Start of AVAILABLE RECORDS

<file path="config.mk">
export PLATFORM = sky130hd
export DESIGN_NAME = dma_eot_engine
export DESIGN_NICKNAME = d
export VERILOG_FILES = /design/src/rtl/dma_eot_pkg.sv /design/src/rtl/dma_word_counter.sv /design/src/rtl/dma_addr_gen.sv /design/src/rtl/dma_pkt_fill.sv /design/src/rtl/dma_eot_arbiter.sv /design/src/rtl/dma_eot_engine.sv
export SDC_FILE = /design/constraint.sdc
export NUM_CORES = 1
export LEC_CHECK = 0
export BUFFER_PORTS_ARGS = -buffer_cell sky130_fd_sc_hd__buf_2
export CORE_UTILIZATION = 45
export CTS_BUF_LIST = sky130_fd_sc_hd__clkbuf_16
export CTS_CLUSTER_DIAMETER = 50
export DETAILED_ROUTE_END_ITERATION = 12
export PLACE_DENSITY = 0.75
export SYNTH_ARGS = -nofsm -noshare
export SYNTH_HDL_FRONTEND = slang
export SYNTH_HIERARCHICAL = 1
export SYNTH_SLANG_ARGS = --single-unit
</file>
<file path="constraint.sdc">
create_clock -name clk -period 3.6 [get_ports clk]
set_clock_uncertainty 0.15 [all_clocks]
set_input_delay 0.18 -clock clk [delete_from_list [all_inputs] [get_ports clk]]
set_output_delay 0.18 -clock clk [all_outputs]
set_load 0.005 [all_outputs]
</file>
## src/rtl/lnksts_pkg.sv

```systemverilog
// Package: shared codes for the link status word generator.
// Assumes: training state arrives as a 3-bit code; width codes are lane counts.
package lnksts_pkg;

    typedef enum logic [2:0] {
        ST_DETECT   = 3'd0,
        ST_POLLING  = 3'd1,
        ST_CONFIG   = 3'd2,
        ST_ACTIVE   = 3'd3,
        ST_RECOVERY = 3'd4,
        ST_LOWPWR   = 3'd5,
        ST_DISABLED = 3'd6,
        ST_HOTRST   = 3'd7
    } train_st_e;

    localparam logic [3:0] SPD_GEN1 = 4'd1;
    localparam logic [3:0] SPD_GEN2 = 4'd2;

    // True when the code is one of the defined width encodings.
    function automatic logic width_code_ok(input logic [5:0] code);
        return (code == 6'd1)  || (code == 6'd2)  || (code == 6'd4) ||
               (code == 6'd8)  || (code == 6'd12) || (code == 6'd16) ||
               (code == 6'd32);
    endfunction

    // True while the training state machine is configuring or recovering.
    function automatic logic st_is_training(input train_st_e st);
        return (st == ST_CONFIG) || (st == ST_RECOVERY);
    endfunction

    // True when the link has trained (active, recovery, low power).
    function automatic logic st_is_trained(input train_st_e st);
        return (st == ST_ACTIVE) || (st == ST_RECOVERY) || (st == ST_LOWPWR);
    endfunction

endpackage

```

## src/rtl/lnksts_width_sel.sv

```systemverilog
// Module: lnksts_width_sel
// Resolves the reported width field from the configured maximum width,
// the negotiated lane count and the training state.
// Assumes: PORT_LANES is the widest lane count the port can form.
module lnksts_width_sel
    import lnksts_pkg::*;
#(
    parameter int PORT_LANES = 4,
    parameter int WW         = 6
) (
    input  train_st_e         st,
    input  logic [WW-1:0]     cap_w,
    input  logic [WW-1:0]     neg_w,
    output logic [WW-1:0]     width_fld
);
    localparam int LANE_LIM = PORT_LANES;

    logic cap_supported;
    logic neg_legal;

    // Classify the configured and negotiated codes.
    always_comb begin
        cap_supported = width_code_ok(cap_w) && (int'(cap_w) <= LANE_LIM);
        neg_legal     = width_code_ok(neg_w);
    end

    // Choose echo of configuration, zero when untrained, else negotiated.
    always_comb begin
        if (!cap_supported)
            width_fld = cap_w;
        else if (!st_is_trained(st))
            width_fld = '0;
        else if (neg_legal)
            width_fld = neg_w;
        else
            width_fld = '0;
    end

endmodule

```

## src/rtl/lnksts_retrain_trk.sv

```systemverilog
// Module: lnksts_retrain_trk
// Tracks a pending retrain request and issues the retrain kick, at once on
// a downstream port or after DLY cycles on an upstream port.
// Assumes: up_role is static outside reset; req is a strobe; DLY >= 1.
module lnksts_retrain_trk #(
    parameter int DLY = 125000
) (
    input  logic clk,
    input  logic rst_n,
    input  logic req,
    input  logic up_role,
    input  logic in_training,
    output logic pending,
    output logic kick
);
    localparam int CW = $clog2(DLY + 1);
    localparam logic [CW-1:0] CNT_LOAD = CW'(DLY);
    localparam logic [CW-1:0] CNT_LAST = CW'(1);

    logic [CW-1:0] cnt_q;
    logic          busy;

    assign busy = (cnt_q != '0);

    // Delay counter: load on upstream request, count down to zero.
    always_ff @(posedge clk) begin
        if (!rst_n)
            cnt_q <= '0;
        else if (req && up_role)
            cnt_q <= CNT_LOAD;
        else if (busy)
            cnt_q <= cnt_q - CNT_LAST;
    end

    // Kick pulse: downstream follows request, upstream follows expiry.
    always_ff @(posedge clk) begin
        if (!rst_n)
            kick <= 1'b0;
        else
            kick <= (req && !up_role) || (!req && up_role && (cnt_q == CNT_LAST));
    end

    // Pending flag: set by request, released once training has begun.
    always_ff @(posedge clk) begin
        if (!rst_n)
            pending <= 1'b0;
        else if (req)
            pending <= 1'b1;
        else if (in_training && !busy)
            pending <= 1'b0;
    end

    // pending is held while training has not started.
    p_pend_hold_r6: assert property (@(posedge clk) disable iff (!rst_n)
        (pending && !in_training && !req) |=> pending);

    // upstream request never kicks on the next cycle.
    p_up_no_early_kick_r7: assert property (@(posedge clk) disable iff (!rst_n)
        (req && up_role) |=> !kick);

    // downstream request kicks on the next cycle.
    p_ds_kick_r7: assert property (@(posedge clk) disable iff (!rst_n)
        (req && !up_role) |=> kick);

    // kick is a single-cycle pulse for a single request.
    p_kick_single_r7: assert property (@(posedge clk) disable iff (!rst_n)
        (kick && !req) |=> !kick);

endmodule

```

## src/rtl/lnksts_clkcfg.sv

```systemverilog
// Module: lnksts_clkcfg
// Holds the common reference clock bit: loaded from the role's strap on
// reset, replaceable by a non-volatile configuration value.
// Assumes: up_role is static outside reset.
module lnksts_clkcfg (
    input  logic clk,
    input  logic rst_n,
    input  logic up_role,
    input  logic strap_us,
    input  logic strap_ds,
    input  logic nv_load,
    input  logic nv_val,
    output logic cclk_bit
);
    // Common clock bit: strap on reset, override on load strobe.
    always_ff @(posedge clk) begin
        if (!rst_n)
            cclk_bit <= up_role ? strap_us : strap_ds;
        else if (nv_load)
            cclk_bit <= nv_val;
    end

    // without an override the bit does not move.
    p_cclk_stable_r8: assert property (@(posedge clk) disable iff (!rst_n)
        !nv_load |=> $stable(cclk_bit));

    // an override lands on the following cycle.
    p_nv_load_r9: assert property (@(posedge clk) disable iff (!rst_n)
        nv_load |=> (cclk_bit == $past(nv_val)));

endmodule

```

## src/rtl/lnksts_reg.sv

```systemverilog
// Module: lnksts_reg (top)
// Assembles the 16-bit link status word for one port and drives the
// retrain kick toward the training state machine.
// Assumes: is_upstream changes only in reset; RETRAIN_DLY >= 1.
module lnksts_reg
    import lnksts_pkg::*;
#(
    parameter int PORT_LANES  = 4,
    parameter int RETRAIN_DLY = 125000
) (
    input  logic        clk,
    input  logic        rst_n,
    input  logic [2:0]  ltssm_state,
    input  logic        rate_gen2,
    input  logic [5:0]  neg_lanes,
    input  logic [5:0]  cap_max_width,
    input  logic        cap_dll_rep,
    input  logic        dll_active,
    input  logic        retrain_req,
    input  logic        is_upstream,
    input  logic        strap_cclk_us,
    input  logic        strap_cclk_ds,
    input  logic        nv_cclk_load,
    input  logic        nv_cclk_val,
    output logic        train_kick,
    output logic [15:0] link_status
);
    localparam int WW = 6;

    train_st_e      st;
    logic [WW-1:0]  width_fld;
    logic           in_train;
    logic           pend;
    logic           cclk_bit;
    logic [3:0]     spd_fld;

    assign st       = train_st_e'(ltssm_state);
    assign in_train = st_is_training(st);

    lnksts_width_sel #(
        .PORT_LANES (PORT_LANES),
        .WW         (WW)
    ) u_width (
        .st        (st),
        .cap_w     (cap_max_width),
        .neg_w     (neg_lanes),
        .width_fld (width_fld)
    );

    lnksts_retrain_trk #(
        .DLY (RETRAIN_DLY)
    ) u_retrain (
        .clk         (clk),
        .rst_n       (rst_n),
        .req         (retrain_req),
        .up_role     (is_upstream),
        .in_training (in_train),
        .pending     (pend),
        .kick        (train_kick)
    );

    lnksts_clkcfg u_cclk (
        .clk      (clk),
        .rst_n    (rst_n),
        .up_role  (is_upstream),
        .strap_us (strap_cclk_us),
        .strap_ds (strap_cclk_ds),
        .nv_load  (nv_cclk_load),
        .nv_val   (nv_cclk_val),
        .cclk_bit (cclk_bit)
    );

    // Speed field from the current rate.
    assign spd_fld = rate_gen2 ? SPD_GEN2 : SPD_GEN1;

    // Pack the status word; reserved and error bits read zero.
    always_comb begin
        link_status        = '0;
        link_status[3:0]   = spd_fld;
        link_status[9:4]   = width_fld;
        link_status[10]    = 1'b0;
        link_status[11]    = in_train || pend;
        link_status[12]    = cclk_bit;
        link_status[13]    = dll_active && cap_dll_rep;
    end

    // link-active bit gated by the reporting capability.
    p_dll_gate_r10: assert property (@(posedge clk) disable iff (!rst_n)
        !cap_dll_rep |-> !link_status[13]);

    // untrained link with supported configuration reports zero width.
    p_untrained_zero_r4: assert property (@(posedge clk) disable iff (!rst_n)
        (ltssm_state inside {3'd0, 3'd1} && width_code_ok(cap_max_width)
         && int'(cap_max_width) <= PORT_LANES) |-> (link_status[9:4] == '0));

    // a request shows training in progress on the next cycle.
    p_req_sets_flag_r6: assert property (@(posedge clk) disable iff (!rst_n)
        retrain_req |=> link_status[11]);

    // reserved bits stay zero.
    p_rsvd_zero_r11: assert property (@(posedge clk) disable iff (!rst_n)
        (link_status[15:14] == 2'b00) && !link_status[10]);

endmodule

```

End of AVAILABLE RECORDS

TRY IT:
Would you filter the entries above and keep each line that has the word "Assumes"?

WORKED SOLUTION:
// Assumes: training state arrives as a 3-bit code; width codes are lane counts.
// Assumes: PORT_LANES is the widest lane count the port can form.
// Assumes: up_role is static outside reset; req is a strobe; DLY >= 1.
// Assumes: up_role is static outside reset.
// Assumes: is_upstream changes only in reset; RETRAIN_DLY >= 1.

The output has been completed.